[Collected data]
|---|

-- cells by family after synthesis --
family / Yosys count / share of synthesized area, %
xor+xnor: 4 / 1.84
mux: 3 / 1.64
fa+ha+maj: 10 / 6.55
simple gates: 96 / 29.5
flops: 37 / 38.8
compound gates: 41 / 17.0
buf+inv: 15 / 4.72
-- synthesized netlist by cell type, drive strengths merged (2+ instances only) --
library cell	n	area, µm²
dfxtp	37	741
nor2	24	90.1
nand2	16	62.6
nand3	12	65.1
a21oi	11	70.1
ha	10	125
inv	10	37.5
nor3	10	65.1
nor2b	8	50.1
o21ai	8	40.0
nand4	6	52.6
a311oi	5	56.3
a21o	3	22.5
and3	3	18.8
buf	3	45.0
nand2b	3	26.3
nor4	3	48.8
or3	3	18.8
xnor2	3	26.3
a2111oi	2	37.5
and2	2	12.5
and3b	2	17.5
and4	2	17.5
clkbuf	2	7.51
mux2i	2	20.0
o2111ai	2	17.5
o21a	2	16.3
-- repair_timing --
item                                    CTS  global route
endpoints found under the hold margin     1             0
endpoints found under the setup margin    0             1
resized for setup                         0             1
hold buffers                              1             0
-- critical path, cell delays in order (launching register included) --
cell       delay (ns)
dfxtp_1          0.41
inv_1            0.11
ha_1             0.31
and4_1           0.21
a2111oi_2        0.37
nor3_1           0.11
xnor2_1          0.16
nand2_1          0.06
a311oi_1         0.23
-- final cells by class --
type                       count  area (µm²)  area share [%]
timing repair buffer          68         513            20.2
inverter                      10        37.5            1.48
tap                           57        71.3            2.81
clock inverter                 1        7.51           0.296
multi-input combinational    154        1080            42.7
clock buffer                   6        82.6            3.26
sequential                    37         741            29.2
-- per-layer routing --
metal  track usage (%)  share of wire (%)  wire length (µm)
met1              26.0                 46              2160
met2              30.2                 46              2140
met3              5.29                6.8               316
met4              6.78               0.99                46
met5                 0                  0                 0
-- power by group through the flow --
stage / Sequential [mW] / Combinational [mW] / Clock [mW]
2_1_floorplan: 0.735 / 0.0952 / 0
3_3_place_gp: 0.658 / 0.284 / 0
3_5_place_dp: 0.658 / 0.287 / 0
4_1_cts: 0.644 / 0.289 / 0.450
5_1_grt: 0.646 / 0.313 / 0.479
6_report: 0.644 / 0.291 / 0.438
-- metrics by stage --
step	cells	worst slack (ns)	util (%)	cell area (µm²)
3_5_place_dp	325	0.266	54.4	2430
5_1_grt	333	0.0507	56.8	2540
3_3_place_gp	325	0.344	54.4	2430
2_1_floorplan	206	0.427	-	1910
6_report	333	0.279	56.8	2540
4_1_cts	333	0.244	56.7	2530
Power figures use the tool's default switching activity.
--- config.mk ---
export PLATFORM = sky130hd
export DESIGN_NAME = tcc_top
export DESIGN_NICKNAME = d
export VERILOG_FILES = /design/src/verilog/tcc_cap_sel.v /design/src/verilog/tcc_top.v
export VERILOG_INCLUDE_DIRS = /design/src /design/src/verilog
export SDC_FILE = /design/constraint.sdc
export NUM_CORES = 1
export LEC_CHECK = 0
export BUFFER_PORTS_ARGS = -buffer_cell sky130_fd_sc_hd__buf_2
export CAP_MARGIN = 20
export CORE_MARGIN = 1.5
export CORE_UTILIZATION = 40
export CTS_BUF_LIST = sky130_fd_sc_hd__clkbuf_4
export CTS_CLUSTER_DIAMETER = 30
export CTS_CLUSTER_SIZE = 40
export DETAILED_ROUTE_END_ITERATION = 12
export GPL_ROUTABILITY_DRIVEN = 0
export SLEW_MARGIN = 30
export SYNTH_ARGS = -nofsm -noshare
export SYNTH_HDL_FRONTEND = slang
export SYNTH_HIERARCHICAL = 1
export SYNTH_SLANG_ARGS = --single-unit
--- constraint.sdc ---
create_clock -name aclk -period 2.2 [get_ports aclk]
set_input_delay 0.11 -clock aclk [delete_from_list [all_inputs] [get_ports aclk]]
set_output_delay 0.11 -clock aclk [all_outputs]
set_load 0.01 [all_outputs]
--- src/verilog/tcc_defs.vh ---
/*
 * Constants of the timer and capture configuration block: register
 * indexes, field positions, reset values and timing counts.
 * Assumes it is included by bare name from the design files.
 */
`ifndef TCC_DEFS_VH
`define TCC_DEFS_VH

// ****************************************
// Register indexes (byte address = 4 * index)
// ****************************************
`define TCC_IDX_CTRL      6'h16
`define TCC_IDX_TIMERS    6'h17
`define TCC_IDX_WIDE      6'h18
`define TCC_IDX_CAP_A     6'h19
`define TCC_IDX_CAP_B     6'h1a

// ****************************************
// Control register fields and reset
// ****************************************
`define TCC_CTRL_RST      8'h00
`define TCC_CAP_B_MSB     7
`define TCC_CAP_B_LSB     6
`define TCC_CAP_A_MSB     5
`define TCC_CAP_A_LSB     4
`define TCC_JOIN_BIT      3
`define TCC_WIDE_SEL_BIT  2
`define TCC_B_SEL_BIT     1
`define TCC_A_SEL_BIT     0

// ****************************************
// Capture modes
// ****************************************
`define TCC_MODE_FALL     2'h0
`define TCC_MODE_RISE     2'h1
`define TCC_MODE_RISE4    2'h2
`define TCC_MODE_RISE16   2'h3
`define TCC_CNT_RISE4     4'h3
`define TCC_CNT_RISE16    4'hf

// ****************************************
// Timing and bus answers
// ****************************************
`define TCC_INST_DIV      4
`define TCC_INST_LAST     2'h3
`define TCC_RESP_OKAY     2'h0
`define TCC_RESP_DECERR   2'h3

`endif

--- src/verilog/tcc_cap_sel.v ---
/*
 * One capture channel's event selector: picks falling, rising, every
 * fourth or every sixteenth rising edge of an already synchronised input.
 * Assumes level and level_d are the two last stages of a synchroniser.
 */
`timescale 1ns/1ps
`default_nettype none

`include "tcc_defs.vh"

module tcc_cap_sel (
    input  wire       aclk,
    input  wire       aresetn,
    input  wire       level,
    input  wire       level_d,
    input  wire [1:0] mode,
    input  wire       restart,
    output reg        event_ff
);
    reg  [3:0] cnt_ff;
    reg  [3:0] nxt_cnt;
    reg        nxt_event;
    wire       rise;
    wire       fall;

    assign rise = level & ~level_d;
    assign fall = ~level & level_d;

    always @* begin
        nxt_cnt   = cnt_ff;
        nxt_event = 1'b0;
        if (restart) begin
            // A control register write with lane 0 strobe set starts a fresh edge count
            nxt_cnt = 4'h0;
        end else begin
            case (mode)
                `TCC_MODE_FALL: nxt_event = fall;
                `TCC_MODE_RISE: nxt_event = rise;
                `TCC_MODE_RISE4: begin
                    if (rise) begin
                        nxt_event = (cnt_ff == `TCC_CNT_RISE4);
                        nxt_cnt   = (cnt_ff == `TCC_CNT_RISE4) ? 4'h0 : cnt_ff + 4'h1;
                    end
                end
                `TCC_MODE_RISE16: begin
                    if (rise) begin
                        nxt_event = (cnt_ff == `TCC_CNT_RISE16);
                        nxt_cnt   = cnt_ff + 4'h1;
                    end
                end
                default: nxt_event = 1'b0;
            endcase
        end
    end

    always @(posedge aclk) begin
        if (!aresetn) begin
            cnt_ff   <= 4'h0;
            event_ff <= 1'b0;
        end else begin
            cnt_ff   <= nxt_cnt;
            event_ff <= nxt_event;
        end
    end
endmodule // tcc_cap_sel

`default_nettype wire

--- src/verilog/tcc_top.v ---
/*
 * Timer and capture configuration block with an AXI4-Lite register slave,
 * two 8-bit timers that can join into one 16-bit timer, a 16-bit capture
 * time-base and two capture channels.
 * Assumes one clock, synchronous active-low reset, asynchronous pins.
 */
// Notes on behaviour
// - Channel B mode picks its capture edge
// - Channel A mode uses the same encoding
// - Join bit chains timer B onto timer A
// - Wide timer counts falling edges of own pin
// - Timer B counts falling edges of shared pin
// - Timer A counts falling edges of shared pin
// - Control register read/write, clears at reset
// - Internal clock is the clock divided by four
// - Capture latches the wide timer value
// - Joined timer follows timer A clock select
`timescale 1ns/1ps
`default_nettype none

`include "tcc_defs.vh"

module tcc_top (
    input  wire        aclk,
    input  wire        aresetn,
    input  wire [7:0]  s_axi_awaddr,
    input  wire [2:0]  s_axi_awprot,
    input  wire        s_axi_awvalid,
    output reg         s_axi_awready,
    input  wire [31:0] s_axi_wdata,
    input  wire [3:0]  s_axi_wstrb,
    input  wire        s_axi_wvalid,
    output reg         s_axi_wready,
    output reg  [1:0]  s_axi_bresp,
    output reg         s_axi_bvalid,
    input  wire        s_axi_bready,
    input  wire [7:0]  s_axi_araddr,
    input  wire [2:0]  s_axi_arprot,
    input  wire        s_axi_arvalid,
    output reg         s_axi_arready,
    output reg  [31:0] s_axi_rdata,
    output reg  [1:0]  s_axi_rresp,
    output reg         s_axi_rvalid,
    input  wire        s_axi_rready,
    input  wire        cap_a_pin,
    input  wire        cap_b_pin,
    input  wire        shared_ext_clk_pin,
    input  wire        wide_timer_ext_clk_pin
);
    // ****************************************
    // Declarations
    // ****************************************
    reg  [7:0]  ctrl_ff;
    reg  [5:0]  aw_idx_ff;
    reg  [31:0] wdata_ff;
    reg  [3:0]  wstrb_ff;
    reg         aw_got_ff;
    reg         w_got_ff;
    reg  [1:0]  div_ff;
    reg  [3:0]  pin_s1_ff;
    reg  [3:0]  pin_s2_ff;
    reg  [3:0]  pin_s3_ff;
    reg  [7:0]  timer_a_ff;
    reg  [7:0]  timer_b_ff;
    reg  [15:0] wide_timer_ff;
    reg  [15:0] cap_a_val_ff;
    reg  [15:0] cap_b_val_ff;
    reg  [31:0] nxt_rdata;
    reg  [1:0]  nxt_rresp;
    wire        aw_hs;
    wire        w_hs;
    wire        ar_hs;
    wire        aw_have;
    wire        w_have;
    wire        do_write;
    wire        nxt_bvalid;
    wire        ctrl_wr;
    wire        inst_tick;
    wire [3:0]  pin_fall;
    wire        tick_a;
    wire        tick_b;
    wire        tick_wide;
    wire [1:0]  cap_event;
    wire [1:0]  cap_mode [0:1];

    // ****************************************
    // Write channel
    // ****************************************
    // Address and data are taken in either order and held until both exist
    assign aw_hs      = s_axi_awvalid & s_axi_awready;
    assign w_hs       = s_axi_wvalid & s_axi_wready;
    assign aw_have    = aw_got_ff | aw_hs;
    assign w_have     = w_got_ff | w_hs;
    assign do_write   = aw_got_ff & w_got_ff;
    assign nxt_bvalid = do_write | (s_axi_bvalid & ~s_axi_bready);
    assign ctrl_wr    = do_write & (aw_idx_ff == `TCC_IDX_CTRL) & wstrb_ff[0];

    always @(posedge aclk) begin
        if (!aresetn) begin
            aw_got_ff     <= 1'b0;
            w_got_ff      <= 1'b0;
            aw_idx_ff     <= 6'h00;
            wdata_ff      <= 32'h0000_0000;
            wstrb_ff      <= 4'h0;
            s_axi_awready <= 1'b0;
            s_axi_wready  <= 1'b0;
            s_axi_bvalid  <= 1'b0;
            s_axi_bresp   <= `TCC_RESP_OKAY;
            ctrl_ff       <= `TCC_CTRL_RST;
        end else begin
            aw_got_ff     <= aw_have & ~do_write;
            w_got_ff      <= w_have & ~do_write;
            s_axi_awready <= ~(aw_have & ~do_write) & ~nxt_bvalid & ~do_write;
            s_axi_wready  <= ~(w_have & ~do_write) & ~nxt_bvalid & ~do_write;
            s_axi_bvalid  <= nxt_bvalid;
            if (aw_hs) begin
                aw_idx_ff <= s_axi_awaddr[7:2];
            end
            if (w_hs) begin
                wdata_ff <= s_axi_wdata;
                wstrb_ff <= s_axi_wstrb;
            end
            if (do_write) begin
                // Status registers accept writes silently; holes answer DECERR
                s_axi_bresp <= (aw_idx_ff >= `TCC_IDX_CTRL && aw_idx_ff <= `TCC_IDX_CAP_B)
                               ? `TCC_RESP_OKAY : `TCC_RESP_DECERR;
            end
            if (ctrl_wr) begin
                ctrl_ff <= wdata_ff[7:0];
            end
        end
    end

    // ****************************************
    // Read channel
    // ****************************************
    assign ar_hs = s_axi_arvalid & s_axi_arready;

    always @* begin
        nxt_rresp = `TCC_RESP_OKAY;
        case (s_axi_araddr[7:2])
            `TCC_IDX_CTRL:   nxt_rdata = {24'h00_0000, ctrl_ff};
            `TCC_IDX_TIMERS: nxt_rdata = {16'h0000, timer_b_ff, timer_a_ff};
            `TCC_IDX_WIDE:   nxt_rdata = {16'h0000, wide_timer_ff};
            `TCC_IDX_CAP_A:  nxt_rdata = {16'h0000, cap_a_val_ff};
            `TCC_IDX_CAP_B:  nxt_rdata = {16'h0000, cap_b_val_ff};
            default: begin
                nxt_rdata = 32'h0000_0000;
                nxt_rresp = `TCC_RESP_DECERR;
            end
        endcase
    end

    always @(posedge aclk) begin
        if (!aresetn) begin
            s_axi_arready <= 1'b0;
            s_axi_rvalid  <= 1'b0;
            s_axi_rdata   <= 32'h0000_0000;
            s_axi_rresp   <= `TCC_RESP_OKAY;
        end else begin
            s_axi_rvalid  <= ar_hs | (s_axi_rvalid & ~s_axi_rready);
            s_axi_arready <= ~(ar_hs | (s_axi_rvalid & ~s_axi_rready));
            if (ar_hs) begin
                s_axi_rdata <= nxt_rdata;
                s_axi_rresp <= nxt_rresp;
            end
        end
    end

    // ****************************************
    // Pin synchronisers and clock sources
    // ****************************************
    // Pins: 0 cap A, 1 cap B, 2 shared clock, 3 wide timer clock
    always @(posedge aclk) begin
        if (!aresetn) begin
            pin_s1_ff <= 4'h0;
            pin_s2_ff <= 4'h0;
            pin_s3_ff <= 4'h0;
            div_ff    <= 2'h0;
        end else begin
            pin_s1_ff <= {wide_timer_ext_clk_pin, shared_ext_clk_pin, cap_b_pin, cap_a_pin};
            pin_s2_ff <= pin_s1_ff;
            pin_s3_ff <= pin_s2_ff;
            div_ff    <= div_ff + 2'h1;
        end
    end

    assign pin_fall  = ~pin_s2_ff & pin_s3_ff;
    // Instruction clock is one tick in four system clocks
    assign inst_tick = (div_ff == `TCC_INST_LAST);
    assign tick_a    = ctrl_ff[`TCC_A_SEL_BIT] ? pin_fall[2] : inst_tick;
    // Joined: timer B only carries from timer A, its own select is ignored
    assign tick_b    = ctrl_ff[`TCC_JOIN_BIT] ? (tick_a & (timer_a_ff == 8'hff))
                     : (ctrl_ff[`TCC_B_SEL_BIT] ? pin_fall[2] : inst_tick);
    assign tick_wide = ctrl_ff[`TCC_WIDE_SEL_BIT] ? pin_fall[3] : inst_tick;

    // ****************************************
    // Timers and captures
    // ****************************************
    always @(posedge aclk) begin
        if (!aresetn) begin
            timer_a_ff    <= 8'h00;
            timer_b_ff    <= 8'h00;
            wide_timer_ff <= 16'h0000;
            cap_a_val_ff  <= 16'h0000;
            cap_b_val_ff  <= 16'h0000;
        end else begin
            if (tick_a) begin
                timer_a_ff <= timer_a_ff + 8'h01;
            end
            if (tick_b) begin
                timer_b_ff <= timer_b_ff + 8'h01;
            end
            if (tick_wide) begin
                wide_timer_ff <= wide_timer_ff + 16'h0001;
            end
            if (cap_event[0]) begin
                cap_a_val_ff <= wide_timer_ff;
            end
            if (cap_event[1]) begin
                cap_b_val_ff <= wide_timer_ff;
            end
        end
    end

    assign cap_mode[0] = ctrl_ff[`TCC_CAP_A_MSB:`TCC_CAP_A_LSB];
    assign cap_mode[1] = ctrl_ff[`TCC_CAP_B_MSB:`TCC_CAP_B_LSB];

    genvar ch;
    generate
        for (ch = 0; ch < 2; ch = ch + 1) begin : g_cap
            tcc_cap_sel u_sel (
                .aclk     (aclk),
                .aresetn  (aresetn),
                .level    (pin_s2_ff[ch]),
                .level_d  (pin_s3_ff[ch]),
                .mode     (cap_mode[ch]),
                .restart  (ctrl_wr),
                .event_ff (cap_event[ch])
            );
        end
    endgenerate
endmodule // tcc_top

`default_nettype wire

|---|

Return only the number of lines in the data above that include the word "family".

▸ The answer
2